MODEL PSEUDOPOTENTIAL CALCULATIONS FOR THE ELECTRONIC STRUCTURE OF Si, Ge, AND GaAs

This paper describes a nonlocal model pseudopotential proposed for the description of the electron-ion interaction in metals. In a series of works the present model pseudopotential was used to calculate the properties of simple, transitional and rare earth metals. In all cases, a good agreement of calculation results with appropriate experimental data was obtained. When we determined the parameters of the pseudopotential for energy eigenvalues we use energy of the observed spectroscopic terms of the free ion. We have used parameters of model pseudopotential in our present semiconductor calculations. When constructing the model pseudopotentials for semiconductors we substitute metallic dielectric permittivity function for the corresponding function in Penn's approximation. Spin -orbit contributions have not been included in the present calculations. The band energy structure calculations have been performed for semiconductors Si, Ge, and GaAs. The band structure parameters obtained in the present work demonstrate a good agreement with experimental values and results of other calculations.
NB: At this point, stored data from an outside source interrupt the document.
===== config.mk =====
export PLATFORM = sky130hd
export DESIGN_NAME = ethernet_pause_flow_control
export DESIGN_NICKNAME = d
export VERILOG_FILES = /design/src/common/eth_pause_pkg.sv /design/src/hdl/pause_frame_builder.sv /design/src/hdl/ethernet_pause_flow_control.sv
export VERILOG_INCLUDE_DIRS = /design/src /design/src/common
export SDC_FILE = /design/constraint.sdc
export NUM_CORES = 2
export LEC_CHECK = 0
export BUFFER_PORTS_ARGS = -buffer_cell sky130_fd_sc_hd__clkbuf_2
export CAP_MARGIN = 20
export CORE_ASPECT_RATIO = 2
export CORE_UTILIZATION = 25
export CTS_CLUSTER_DIAMETER = 40
export DETAILED_ROUTE_END_ITERATION = 12
export PLACE_DENSITY_LB_ADDON = 0.05
export SLEW_MARGIN = 20
export SYNTH_ARGS = -nofsm -noshare
export SYNTH_HDL_FRONTEND = slang
export SYNTH_SLANG_ARGS = --single-unit

===== constraint.sdc =====
create_clock -name clock -period 7.05 [get_ports clock]
set_input_delay 0.3525 -clock clock [delete_from_list [all_inputs] [get_ports clock]]
set_output_delay 0.3525 -clock clock [all_outputs]
set_load 0.02 [all_outputs]

===== src/common/eth_pause_params.svh =====
/*
  offsets, field positions, reset values and timing counts of the pause
  flow control block. assumes inclusion by name from the package and the
  design files; holds definitions only.
*/
`ifndef ETH_PAUSE_PARAMS_SVH
`define ETH_PAUSE_PARAMS_SVH

`define OFS_CTRL 8'h00
`define OFS_TXQ 8'h04
`define OFS_FILT 8'h08
`define OFS_STA_LO 8'h0C
`define OFS_STA_HI 8'h10
`define OFS_UNI_LO 8'h14
`define OFS_UNI_HI 8'h18
`define OFS_STAT 8'h1C
`define OFS_CNT 8'h20

`define CTRL_XOFF 0
`define CTRL_XON 1
`define CTRL_UNI 2
`define CTRL_HONOR 3
`define FILT_EN 0
`define FILT_PAUSE 4
`define FILT_CTRL 5

`define RST_HONOR 1'b1
`define RST_UNI 1'b0
`define RST_TXQ 16'hFFFF
`define RST_FILT_EN 1'b1
`define RST_DROP 1'b1

`define MCAST_DA 48'h0180_C200_0001
`define ETH_TYPE_CTL 16'h8808
`define OPC_PAUSE 16'h0001
`define PREAMBLE_WORD 64'hFB55_5555_5555_55D5
`define CRC_INIT 32'hFFFF_FFFF
`define CRC_POLY 32'hEDB8_8320

`define BIT_TIMES_PER_QUANTA 512
`define DATA_BITS 64
`define QUANTA_CYCLES (`BIT_TIMES_PER_QUANTA / `DATA_BITS)
`define FRAME_WORDS 9

`endif


===== src/common/eth_pause_pkg.sv =====
/*
  types shared by the pause flow control design files.
  assumes the params header is on the include path.
*/
`include "eth_pause_params.svh"

package eth_pause_pkg;

  typedef enum logic [2:0] {
    TX_IDLE  = 3'b001,
    TX_DATA  = 3'b010,
    TX_PAUSE = 3'b100
  } tx_state_t;

endpackage : eth_pause_pkg


===== src/hdl/pause_frame_builder.sv =====
/*
  builds one pause frame as nine 64-bit words: preamble, addresses,
  type, opcode, quanta, pad and crc. assumes a start pulse only while idle
  and a sink that takes one word per cycle.
*/
`timescale 1ns/1ps
`include "eth_pause_params.svh"

module pause_frame_builder (
  input wire logic clock,
  input wire logic reset,
  input wire logic start,
  input wire logic [47:0] dst,
  input wire logic [47:0] src,
  input wire logic [15:0] quanta,
  output logic [63:0] word,
  output logic valid,
  output logic first,
  output logic last
);

  logic [3:0] idx_r;
  logic busy_r;
  logic [47:0] dst_r;
  logic [47:0] src_r;
  logic [15:0] quanta_r;
  logic [31:0] crc_r;
  logic [31:0] crcFin;

  // reflected crc-32 over the leading n bytes of a word
  function automatic logic [31:0] crc_upd(input logic [31:0] c, input logic [63:0] d, input int n);
    logic [31:0] r;
    r = c;
    for (int i = 0; i < 8; i++) begin
      if (i < n) begin
        r = r ^ {24'h00_0000, d[63-8*i -: 8]};
        for (int b = 0; b < 8; b++) begin
          r = r[0] ? ((r >> 1) ^ `CRC_POLY) : (r >> 1);
        end
      end
    end
    return r;
  endfunction : crc_upd

  always_ff @(posedge clock) begin
    if (reset) begin
      busy_r <= 1'b0;
      idx_r <= 4'h0;
    end else if (start) begin
      busy_r <= 1'b1;
      idx_r <= 4'h0;
    end else if (busy_r) begin
      idx_r <= idx_r + 4'h1;
      if (idx_r == 4'(`FRAME_WORDS - 1)) begin
        busy_r <= 1'b0;
      end
    end
  end

  always_ff @(posedge clock) begin
    if (start) begin
      dst_r <= dst;
      src_r <= src;
      quanta_r <= quanta;
    end
  end

  always_ff @(posedge clock) begin
    if (start) begin
      crc_r <= `CRC_INIT;
    end else if (busy_r && idx_r != 4'h0) begin
      crc_r <= crc_upd(crc_r, word, 8);
    end
  end

  // last word: four pad bytes then the inverted crc, low byte first
  assign crcFin = ~crc_upd(crc_r, 64'h0, 4);

  always_comb begin
    case (idx_r)
      4'h0: word = `PREAMBLE_WORD;
      4'h1: word = {dst_r, src_r[47:32]};
      4'h2: word = {src_r[31:0], `ETH_TYPE_CTL, `OPC_PAUSE};
      4'h3: word = {quanta_r, 48'h0000_0000_0000};
      4'h8: word = {32'h0000_0000, crcFin[7:0], crcFin[15:8], crcFin[23:16], crcFin[31:24]};
      default: word = 64'h0;
    endcase
  end

  assign valid = busy_r;
  assign first = busy_r && idx_r == 4'h0;
  assign last = busy_r && idx_r == 4'(`FRAME_WORDS - 1);

endmodule : pause_frame_builder


===== src/hdl/ethernet_pause_flow_control.sv =====
/*
  pause flow control for a 64-bit ethernet mac: rx pause detection and
  filtering, tx pause timer and pause frame insertion, apb registers.
  assumes one 40 mhz clock, contiguous rx frames, same-clock client logic.
*/
// Chosen here: the placing of the registers and the APB register port.
`timescale 1ns/1ps
`include "eth_pause_params.svh"

module ethernet_pause_flow_control (
  input wire logic clock,
  input wire logic reset,
  input wire logic psel,
  input wire logic penable,
  input wire logic pwrite,
  input wire logic [7:0] paddr,
  input wire logic [31:0] pwdata,
  output logic [31:0] prdata,
  output logic pready,
  output logic pslverr,
  input wire logic pauseReq,
  input wire logic [15:0] pauseReqQuanta,
  input wire logic pauseReqGroup,
  input wire logic [47:0] pauseReqDst,
  input wire logic [47:0] pauseReqSrc,
  input wire logic [63:0] txInData,
  input wire logic txInValid,
  input wire logic txInSof,
  input wire logic txInEof,
  output logic txInReady,
  output logic [63:0] txOutData,
  output logic txOutValid,
  output logic txOutSof,
  output logic txOutEof,
  output logic txOutIsPause,
  input wire logic tx_pause_hit_in,
  input wire logic [15:0] tx_pause_quanta_in,
  input wire logic [63:0] rxData,
  input wire logic rxValid,
  input wire logic rxSof,
  input wire logic rxEof,
  output logic [63:0] rxOutData,
  output logic rxOutValid,
  output logic rxOutSof,
  output logic rxOutEof,
  output logic rxPauseHit,
  output logic [15:0] rxPauseQuanta
);

  localparam int QC = `QUANTA_CYCLES;

  // software registers
  logic uni_r;
  logic honor_r;
  logic [15:0] txQuanta_r;
  logic filtEn_r;
  logic dropPause_r;
  logic dropCtrl_r;
  logic [47:0] station_r;
  logic [47:0] unicast_r;
  logic [15:0] rxHitCnt_r;
  logic [15:0] txPauseCnt_r;

  // apb slave
  logic pready_r;
  logic pslverr_r;
  logic [31:0] prdata_r;
  logic apbAcc;
  logic wrEn;
  logic [31:0] readVal;

  // client and host requests
  logic reqDly_r;
  logic reqRise;
  logic cPend_r;
  logic [15:0] cQuanta_r;
  logic cGroup_r;
  logic [47:0] cDst_r;
  logic [47:0] cSrc_r;
  logic hPend_r;
  logic hXoff_r;
  logic hostSet;
  logic cTake;
  logic hTake;
  logic cPendNxt;
  logic hPendNxt;

  // tx path
  eth_pause_pkg::tx_state_t state_r;
  eth_pause_pkg::tx_state_t stateNxt;
  logic inTake;
  logic txInReady_r;
  logic readyNxt;
  logic [63:0] txOutData_r;
  logic txOutValid_r;
  logic txOutSof_r;
  logic txOutEof_r;
  logic txOutIsPause_r;
  logic [47:0] bDst;
  logic [47:0] bSrc;
  logic [15:0] bQuanta;
  logic [63:0] bldWord;
  logic bldValid;
  logic bldFirst;
  logic bldLast;

  // pause timer
  logic [15:0] cnt_r;
  logic [15:0] cntNxt;
  logic [2:0] sub_r;
  logic [2:0] subNxt;
  logic loadPend_r;
  logic loadPendNxt;
  logic [15:0] loadQ_r;
  logic hitAcc;
  logic [15:0] hitQ;
  logic apply;

  // rx path
  logic [63:0] s1Data_r;
  logic s1Valid_r;
  logic s1Sof_r;
  logic s1Eof_r;
  logic [1:0] rxIdx_r;
  logic secWord;
  logic isCtl;
  logic isPau;
  logic dropCls;
  logic dropCur;
  logic dropFrame_r;
  logic pauseFr_r;
  logic match_r;
  logic [15:0] rxQ_r;
  logic rxPauseHit_r;
  logic [15:0] rxPauseQuanta_r;
  logic [63:0] rxOutData_r;
  logic rxOutValid_r;
  logic rxOutSof_r;
  logic rxOutEof_r;

  function automatic logic addr_ok(input logic [7:0] a);
    return a == `OFS_CTRL || a == `OFS_TXQ || a == `OFS_FILT || a == `OFS_STA_LO ||
           a == `OFS_STA_HI || a == `OFS_UNI_LO || a == `OFS_UNI_HI || a == `OFS_STAT ||
           a == `OFS_CNT;
  endfunction : addr_ok

  // apb: one wait state, write lands at the pready edge
  assign apbAcc = psel && penable && !pready_r;
  assign wrEn = psel && penable && pready_r && pwrite && addr_ok(paddr);

  always_comb begin
    readVal = 32'h0000_0000;
    case (paddr)
      `OFS_CTRL: readVal = {28'h000_0000, honor_r, uni_r, 2'b00};
      `OFS_TXQ: readVal = {16'h0000, txQuanta_r};
      `OFS_FILT: readVal = {26'h000_0000, dropCtrl_r, dropPause_r, 3'b000, filtEn_r};
      `OFS_STA_LO: readVal = station_r[31:0];
      `OFS_STA_HI: readVal = {16'h0000, station_r[47:32]};
      `OFS_UNI_LO: readVal = unicast_r[31:0];
      `OFS_UNI_HI: readVal = {16'h0000, unicast_r[47:32]};
      `OFS_STAT: readVal = {cnt_r, 13'h0000, state_r != eth_pause_pkg::TX_IDLE, cPend_r || hPend_r, cnt_r != 16'h0000};
      `OFS_CNT: readVal = {txPauseCnt_r, rxHitCnt_r};
      default: readVal = 32'h0000_0000;
    endcase
  end

  always_ff @(posedge clock) begin
    if (reset) begin
      pready_r <= 1'b0;
      pslverr_r <= 1'b0;
      prdata_r <= 32'h0000_0000;
    end else begin
      pready_r <= apbAcc;
      if (apbAcc) begin
        pslverr_r <= !addr_ok(paddr);
        prdata_r <= (pwrite || !addr_ok(paddr)) ? 32'h0000_0000 : readVal;
      end
    end
  end

  always_ff @(posedge clock) begin
    if (reset) begin
      uni_r <= `RST_UNI;
      honor_r <= `RST_HONOR;
      txQuanta_r <= `RST_TXQ;
      filtEn_r <= `RST_FILT_EN;
      dropPause_r <= `RST_DROP;
      dropCtrl_r <= `RST_DROP;
      station_r <= 48'h0000_0000_0000;
      unicast_r <= 48'h0000_0000_0000;
    end else if (wrEn) begin
      case (paddr)
        `OFS_CTRL: begin
          uni_r <= pwdata[`CTRL_UNI];
          honor_r <= pwdata[`CTRL_HONOR];
        end
        `OFS_TXQ: txQuanta_r <= pwdata[15:0];
        `OFS_FILT: begin
          filtEn_r <= pwdata[`FILT_EN];
          dropPause_r <= pwdata[`FILT_PAUSE];
          dropCtrl_r <= pwdata[`FILT_CTRL];
        end
        `OFS_STA_LO: station_r[31:0] <= pwdata;
        `OFS_STA_HI: station_r[47:32] <= pwdata[15:0];
        `OFS_UNI_LO: unicast_r[31:0] <= pwdata;
        `OFS_UNI_HI: unicast_r[47:32] <= pwdata[15:0];
        default: ;
      endcase
    end
  end

  // client strobe edge and latched request fields
  assign reqRise = pauseReq && !reqDly_r;

  always_ff @(posedge clock) begin
    if (reset) begin
      reqDly_r <= 1'b0;
    end else begin
      reqDly_r <= pauseReq;
    end
  end

  always_ff @(posedge clock) begin
    if (reset) begin
      cPend_r <= 1'b0;
    end else begin
      cPend_r <= cPendNxt;
    end
    if (reqRise) begin
      cQuanta_r <= pauseReqQuanta;
      cGroup_r <= pauseReqGroup;
      cDst_r <= pauseReqDst;
      cSrc_r <= pauseReqSrc;
    end
  end

  // host xoff/xon request, xoff wins if both bits written
  assign hostSet = wrEn && paddr == `OFS_CTRL && (pwdata[`CTRL_XOFF] || pwdata[`CTRL_XON]);

  always_ff @(posedge clock) begin
    if (reset) begin
      hPend_r <= 1'b0;
      hXoff_r <= 1'b0;
    end else begin
      hPend_r <= hPendNxt;
      if (hostSet) begin
        hXoff_r <= pwdata[`CTRL_XOFF];
      end
    end
  end

  // new requests win over the take in the same cycle
  assign cPendNxt = (cPend_r && !cTake) || reqRise;
  assign hPendNxt = (hPend_r && !hTake) || hostSet;

  // tx arbitration
  always_comb begin
    stateNxt = state_r;
    cTake = 1'b0;
    hTake = 1'b0;
    inTake = txInValid && txInReady_r;
    case (state_r)
      eth_pause_pkg::TX_IDLE: begin
        if (inTake && txInSof && !txInEof) begin
          stateNxt = eth_pause_pkg::TX_DATA;
        end else if (cPend_r && !inTake) begin
          cTake = 1'b1;
          stateNxt = eth_pause_pkg::TX_PAUSE;
        end else if (hPend_r && !inTake) begin
          hTake = 1'b1;
          stateNxt = eth_pause_pkg::TX_PAUSE;
        end
      end
      eth_pause_pkg::TX_DATA: begin
        if (inTake && txInEof) begin
          stateNxt = eth_pause_pkg::TX_IDLE;
        end
      end
      eth_pause_pkg::TX_PAUSE: begin
        if (bldLast) begin
          stateNxt = eth_pause_pkg::TX_IDLE;
        end
      end
      default: stateNxt = eth_pause_pkg::TX_IDLE;
    endcase
  end

  // new data frames start only when idle, unpaused and no pause frame queued
  always_comb begin
    if (stateNxt == eth_pause_pkg::TX_DATA) begin
      readyNxt = 1'b1;
    end else begin
      readyNxt = stateNxt == eth_pause_pkg::TX_IDLE && !cPendNxt && !hPendNxt &&
                 cntNxt == 16'h0000 && !loadPendNxt;
    end
  end

  always_ff @(posedge clock) begin
    if (reset) begin
      state_r <= eth_pause_pkg::TX_IDLE;
      txInReady_r <= 1'b0;
    end else begin
      state_r <= stateNxt;
      txInReady_r <= readyNxt;
    end
  end

  // pause frame fields
  always_comb begin
    if (cTake) begin
      bDst = cGroup_r ? `MCAST_DA : cDst_r;
      bSrc = cSrc_r;
      bQuanta = cQuanta_r;
    end else begin
      bDst = uni_r ? unicast_r : `MCAST_DA;
      bSrc = station_r;
      bQuanta = hXoff_r ? txQuanta_r : 16'h0000;
    end
  end

  pause_frame_builder builder (
    .clock(clock),
    .reset(reset),
    .start(cTake || hTake),
    .dst(bDst),
    .src(bSrc),
    .quanta(bQuanta),
    .word(bldWord),
    .valid(bldValid),
    .first(bldFirst),
    .last(bldLast)
  );

  always_ff @(posedge clock) begin
    if (reset) begin
      txOutValid_r <= 1'b0;
      txOutSof_r <= 1'b0;
      txOutEof_r <= 1'b0;
      txOutIsPause_r <= 1'b0;
      txOutData_r <= 64'h0;
    end else if (state_r == eth_pause_pkg::TX_PAUSE && bldValid) begin
      txOutValid_r <= 1'b1;
      txOutSof_r <= bldFirst;
      txOutEof_r <= bldLast;
      txOutIsPause_r <= 1'b1;
      txOutData_r <= bldWord;
    end else if (inTake && (state_r == eth_pause_pkg::TX_DATA || txInSof)) begin
      txOutValid_r <= 1'b1;
      txOutSof_r <= txInSof;
      txOutEof_r <= txInEof;
      txOutIsPause_r <= 1'b0;
      txOutData_r <= txInData;
    end else begin
      txOutValid_r <= 1'b0;
      txOutSof_r <= 1'b0;
      txOutEof_r <= 1'b0;
      txOutIsPause_r <= 1'b0;
    end
  end

  // pause timer: loads only outside a data frame
  assign hitAcc = honor_r && (rxPauseHit_r || tx_pause_hit_in);
  assign hitQ = rxPauseHit_r ? rxPauseQuanta_r : tx_pause_quanta_in;
  assign apply = loadPend_r && state_r != eth_pause_pkg::TX_DATA;
  assign loadPendNxt = hitAcc || (loadPend_r && !apply);

  always_comb begin
    cntNxt = cnt_r;
    subNxt = sub_r;
    if (apply) begin
      cntNxt = loadQ_r;
      subNxt = 3'h0;
    end else if (cnt_r != 16'h0000) begin
      if (sub_r == 3'(QC - 1)) begin
        cntNxt = cnt_r - 16'h0001;
        subNxt = 3'h0;
      end else begin
        subNxt = sub_r + 3'h1;
      end
    end
  end

  always_ff @(posedge clock) begin
    if (reset) begin
      cnt_r <= 16'h0000;
      sub_r <= 3'h0;
      loadPend_r <= 1'b0;
      loadQ_r <= 16'h0000;
    end else begin
      cnt_r <= cntNxt;
      sub_r <= subNxt;
      loadPend_r <= loadPendNxt;
      if (hitAcc) begin
        loadQ_r <= hitQ;
      end
    end
  end

  always_ff @(posedge clock) begin
    if (reset) begin
      rxHitCnt_r <= 16'h0000;
      txPauseCnt_r <= 16'h0000;
    end else begin
      if (rxPauseHit_r) begin
        rxHitCnt_r <= rxHitCnt_r + 16'h0001;
      end
      if (bldLast) begin
        txPauseCnt_r <= txPauseCnt_r + 16'h0001;
      end
    end
  end

  // rx: one word of delay so the drop decision covers the first word
  always_ff @(posedge clock) begin
    if (reset) begin
      s1Valid_r <= 1'b0;
      s1Sof_r <= 1'b0;
      s1Eof_r <= 1'b0;
      s1Data_r <= 64'h0;
    end else begin
      s1Valid_r <= rxValid;
      s1Sof_r <= rxValid && rxSof;
      s1Eof_r <= rxValid && rxEof;
      s1Data_r <= rxData;
    end
  end

  always_ff @(posedge clock) begin
    if (reset) begin
      rxIdx_r <= 2'h0;
    end else if (rxValid) begin
      if (rxSof) begin
        rxIdx_r <= 2'h1;
      end else if (rxIdx_r != 2'h3) begin
        rxIdx_r <= rxIdx_r + 2'h1;
      end
    end
  end

  assign secWord = rxValid && !rxSof && rxIdx_r == 2'h1;
  assign isCtl = rxData[31:16] == `ETH_TYPE_CTL;
  assign isPau = isCtl && rxData[15:0] == `OPC_PAUSE;
  assign dropCls = filtEn_r && ((isPau && dropPause_r) || (isCtl && !isPau && dropCtrl_r));
  assign dropCur = s1Sof_r ? (secWord && dropCls) : dropFrame_r;

  always_ff @(posedge clock) begin
    if (reset) begin
      dropFrame_r <= 1'b0;
      pauseFr_r <= 1'b0;
      match_r <= 1'b0;
    end else if (rxValid && rxSof) begin
      dropFrame_r <= 1'b0;
      pauseFr_r <= 1'b0;
      match_r <= rxData[63:16] == `MCAST_DA || rxData[63:16] == station_r;
    end else if (secWord) begin
      dropFrame_r <= dropCls;
      pauseFr_r <= isPau;
    end
  end

  always_ff @(posedge clock) begin
    if (rxValid && !rxSof && rxIdx_r == 2'h2) begin
      rxQ_r <= rxData[63:48];
    end
  end

  // hit raised whether the frame is forwarded or dropped
  always_ff @(posedge clock) begin
    if (reset) begin
      rxPauseHit_r <= 1'b0;
      rxPauseQuanta_r <= 16'h0000;
    end else begin
      rxPauseHit_r <= rxValid && rxEof && !rxSof && pauseFr_r && match_r && rxIdx_r == 2'h3;
      if (rxValid && rxEof && pauseFr_r && match_r) begin
        rxPauseQuanta_r <= rxQ_r;
      end
    end
  end

  always_ff @(posedge clock) begin
    if (reset) begin
      rxOutValid_r <= 1'b0;
      rxOutSof_r <= 1'b0;
      rxOutEof_r <= 1'b0;
      rxOutData_r <= 64'h0;
    end else begin
      rxOutValid_r <= s1Valid_r && !dropCur;
      rxOutSof_r <= s1Sof_r && !dropCur;
      rxOutEof_r <= s1Eof_r && !dropCur;
      rxOutData_r <= s1Data_r;
    end
  end

  assign prdata = prdata_r;
  assign pready = pready_r;
  assign pslverr = pslverr_r;
  assign txInReady = txInReady_r;
  assign txOutData = txOutData_r;
  assign txOutValid = txOutValid_r;
  assign txOutSof = txOutSof_r;
  assign txOutEof = txOutEof_r;
  assign txOutIsPause = txOutIsPause_r;
  assign rxOutData = rxOutData_r;
  assign rxOutValid = rxOutValid_r;
  assign rxOutSof = rxOutSof_r;
  assign rxOutEof = rxOutEof_r;
  assign rxPauseHit = rxPauseHit_r;
  assign rxPauseQuanta = rxPauseQuanta_r;

endmodule : ethernet_pause_flow_control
We conclude that the proposed screened model pseudopotential can be used for the calculation of band energy spectrum of simple semiconductor structures and can be effectively extended to adequately describe the energy spectrum of systems with a large number of atoms in the unit cell. This approach is motivated by the demand for pseudopotentials able to address semiconductor heterostructures and nanostructures where ab initio methods are both too costly and insufficiently accurate at the level of the local density approximation.